**TASK DIRECTIONS**
Of all the lines below, return only those starting with the line holding "lvl_dn[b] = level[b] ^ dn_c;" and going on through the line holding "assign rd_wrap = rd_hi[7] & rd_lo[6];", exactly as written.
SUPPLIED DATA Start Marker
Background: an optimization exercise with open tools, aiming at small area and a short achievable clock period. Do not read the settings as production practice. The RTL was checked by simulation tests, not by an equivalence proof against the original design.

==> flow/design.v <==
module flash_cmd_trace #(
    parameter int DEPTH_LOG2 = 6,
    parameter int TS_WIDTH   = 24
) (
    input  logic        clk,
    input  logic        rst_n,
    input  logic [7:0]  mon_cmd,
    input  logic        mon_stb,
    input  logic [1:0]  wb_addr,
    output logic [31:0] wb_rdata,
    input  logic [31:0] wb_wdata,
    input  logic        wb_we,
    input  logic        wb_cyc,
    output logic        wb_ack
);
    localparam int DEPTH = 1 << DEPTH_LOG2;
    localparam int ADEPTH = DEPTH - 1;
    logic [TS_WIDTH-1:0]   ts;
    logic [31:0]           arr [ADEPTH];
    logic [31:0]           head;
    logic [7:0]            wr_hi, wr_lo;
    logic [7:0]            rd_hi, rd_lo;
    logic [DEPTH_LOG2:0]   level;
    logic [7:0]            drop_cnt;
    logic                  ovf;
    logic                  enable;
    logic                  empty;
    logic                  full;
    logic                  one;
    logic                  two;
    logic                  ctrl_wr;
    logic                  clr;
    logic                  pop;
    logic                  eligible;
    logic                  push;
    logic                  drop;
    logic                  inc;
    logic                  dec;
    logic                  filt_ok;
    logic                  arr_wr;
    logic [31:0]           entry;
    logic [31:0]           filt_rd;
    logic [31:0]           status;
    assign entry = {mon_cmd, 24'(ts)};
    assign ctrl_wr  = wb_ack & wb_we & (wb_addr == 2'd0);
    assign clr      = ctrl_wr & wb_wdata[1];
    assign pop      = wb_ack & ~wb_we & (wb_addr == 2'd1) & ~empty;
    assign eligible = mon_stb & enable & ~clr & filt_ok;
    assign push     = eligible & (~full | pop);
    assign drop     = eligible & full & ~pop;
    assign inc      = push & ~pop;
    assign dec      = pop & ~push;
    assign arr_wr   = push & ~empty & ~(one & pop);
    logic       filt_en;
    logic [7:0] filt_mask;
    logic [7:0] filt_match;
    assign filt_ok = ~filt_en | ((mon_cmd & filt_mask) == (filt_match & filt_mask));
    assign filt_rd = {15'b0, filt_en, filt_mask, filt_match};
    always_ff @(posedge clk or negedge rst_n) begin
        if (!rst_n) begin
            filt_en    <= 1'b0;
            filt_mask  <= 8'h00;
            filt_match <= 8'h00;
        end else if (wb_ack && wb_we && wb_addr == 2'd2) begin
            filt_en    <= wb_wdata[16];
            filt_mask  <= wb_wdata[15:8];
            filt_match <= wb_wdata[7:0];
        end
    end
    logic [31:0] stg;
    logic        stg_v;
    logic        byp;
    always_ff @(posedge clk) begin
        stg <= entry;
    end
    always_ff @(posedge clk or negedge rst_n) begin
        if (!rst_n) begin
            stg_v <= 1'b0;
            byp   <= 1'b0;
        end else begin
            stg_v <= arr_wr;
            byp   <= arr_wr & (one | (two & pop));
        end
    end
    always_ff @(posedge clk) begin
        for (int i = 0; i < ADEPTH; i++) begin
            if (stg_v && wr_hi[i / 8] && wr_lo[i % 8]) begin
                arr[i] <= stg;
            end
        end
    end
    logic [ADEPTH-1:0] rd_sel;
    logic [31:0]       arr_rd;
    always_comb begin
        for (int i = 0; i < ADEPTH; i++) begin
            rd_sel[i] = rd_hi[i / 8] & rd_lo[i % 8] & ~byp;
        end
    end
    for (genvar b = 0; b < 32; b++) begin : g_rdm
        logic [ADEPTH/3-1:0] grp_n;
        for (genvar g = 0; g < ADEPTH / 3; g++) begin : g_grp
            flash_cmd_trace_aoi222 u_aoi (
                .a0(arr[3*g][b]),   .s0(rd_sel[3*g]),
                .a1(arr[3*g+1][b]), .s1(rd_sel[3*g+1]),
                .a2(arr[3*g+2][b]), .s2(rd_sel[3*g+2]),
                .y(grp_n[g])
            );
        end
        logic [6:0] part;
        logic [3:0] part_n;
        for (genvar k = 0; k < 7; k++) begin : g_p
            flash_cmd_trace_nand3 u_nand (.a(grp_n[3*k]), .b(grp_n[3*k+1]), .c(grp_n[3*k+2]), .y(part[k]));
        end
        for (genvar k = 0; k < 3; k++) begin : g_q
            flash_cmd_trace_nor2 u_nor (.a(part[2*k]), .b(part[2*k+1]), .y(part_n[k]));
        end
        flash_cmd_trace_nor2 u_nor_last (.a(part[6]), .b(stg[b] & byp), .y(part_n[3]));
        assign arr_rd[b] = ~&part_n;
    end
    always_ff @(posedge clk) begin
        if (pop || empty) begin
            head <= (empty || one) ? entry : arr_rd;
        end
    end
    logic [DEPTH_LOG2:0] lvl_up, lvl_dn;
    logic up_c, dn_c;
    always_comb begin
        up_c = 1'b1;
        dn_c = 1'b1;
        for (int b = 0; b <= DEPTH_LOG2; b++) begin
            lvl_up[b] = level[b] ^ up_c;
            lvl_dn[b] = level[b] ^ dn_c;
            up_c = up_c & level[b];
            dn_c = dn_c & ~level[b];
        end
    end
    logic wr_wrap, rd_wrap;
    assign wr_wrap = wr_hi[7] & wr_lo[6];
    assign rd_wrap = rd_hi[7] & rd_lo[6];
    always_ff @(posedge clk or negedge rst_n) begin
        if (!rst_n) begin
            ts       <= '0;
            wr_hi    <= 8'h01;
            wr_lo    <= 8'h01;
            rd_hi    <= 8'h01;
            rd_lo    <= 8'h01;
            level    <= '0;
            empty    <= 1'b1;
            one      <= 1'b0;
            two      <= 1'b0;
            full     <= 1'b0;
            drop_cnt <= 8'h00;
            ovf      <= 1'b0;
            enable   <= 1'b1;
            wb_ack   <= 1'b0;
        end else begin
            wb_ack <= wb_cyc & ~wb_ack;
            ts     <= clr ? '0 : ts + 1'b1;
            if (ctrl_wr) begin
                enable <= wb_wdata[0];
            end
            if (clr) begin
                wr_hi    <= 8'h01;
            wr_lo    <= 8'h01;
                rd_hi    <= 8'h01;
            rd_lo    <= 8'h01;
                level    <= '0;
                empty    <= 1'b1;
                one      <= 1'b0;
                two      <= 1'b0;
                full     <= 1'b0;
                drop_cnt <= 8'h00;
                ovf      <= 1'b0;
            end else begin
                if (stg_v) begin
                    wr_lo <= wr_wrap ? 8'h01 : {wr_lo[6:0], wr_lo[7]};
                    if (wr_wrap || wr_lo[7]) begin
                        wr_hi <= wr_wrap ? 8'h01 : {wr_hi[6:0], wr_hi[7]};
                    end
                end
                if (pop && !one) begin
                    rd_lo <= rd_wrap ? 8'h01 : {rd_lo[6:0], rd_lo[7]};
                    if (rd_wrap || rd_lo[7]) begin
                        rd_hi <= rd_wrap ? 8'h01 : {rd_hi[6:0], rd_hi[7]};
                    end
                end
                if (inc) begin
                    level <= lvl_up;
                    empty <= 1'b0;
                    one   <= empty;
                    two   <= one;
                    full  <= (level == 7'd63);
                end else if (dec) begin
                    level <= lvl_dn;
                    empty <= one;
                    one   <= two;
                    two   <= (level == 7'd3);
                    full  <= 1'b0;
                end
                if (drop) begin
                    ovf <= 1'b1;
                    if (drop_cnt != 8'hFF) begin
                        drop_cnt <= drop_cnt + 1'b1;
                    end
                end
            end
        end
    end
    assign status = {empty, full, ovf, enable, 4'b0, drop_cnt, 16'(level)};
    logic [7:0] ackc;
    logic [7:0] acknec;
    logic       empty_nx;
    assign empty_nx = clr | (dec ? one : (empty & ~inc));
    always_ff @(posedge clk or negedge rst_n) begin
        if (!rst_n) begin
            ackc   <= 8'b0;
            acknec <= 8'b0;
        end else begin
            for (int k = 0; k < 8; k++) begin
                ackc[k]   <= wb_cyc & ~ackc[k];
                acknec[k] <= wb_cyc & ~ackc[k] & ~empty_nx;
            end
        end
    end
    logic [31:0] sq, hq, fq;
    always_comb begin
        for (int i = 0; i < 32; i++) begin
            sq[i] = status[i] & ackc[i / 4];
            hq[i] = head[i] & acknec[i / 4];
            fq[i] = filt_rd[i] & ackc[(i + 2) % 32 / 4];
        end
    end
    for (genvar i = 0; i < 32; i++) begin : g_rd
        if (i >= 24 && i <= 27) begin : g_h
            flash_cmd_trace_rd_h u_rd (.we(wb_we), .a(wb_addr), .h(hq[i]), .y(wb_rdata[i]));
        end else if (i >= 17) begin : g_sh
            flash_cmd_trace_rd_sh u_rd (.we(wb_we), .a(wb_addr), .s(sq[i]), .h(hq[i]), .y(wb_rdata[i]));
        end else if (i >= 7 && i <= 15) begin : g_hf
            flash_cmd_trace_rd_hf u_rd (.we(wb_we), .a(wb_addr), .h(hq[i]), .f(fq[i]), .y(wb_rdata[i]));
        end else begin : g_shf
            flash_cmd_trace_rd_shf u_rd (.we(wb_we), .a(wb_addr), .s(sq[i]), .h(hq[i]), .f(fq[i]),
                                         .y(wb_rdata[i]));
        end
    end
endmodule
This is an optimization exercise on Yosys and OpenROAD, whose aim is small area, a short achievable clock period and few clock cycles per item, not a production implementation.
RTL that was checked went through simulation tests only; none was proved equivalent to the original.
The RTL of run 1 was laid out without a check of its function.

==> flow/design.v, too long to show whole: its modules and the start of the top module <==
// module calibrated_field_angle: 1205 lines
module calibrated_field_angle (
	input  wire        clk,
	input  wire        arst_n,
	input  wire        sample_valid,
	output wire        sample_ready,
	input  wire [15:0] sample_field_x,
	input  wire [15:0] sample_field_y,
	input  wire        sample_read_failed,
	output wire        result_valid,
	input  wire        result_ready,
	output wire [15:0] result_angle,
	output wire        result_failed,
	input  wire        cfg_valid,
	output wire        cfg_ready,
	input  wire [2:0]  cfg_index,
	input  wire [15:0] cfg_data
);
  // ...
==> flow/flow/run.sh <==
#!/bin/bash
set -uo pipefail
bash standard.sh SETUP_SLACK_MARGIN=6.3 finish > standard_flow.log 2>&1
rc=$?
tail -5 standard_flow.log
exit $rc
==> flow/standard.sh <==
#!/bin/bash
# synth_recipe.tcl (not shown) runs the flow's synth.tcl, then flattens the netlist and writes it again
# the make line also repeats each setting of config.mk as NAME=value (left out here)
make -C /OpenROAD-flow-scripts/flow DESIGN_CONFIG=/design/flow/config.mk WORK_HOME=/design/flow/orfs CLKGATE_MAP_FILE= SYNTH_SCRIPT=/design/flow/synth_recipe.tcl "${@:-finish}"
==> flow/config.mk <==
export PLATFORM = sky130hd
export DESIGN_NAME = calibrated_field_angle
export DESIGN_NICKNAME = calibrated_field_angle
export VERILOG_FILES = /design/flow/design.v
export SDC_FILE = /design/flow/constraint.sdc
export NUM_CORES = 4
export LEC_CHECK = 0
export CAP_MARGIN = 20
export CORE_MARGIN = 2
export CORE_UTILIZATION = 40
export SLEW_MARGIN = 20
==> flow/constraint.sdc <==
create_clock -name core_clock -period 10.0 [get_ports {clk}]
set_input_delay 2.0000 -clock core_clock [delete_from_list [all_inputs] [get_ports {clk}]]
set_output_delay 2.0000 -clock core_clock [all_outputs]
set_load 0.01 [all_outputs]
SUPPLIED DATA End Marker
**OUTPUT BELOW**
            lvl_dn[b] = level[b] ^ dn_c;
            up_c = up_c & level[b];
            dn_c = dn_c & ~level[b];
        end
    end
    logic wr_wrap, rd_wrap;
    assign wr_wrap = wr_hi[7] & wr_lo[6];
    assign rd_wrap = rd_hi[7] & rd_lo[6];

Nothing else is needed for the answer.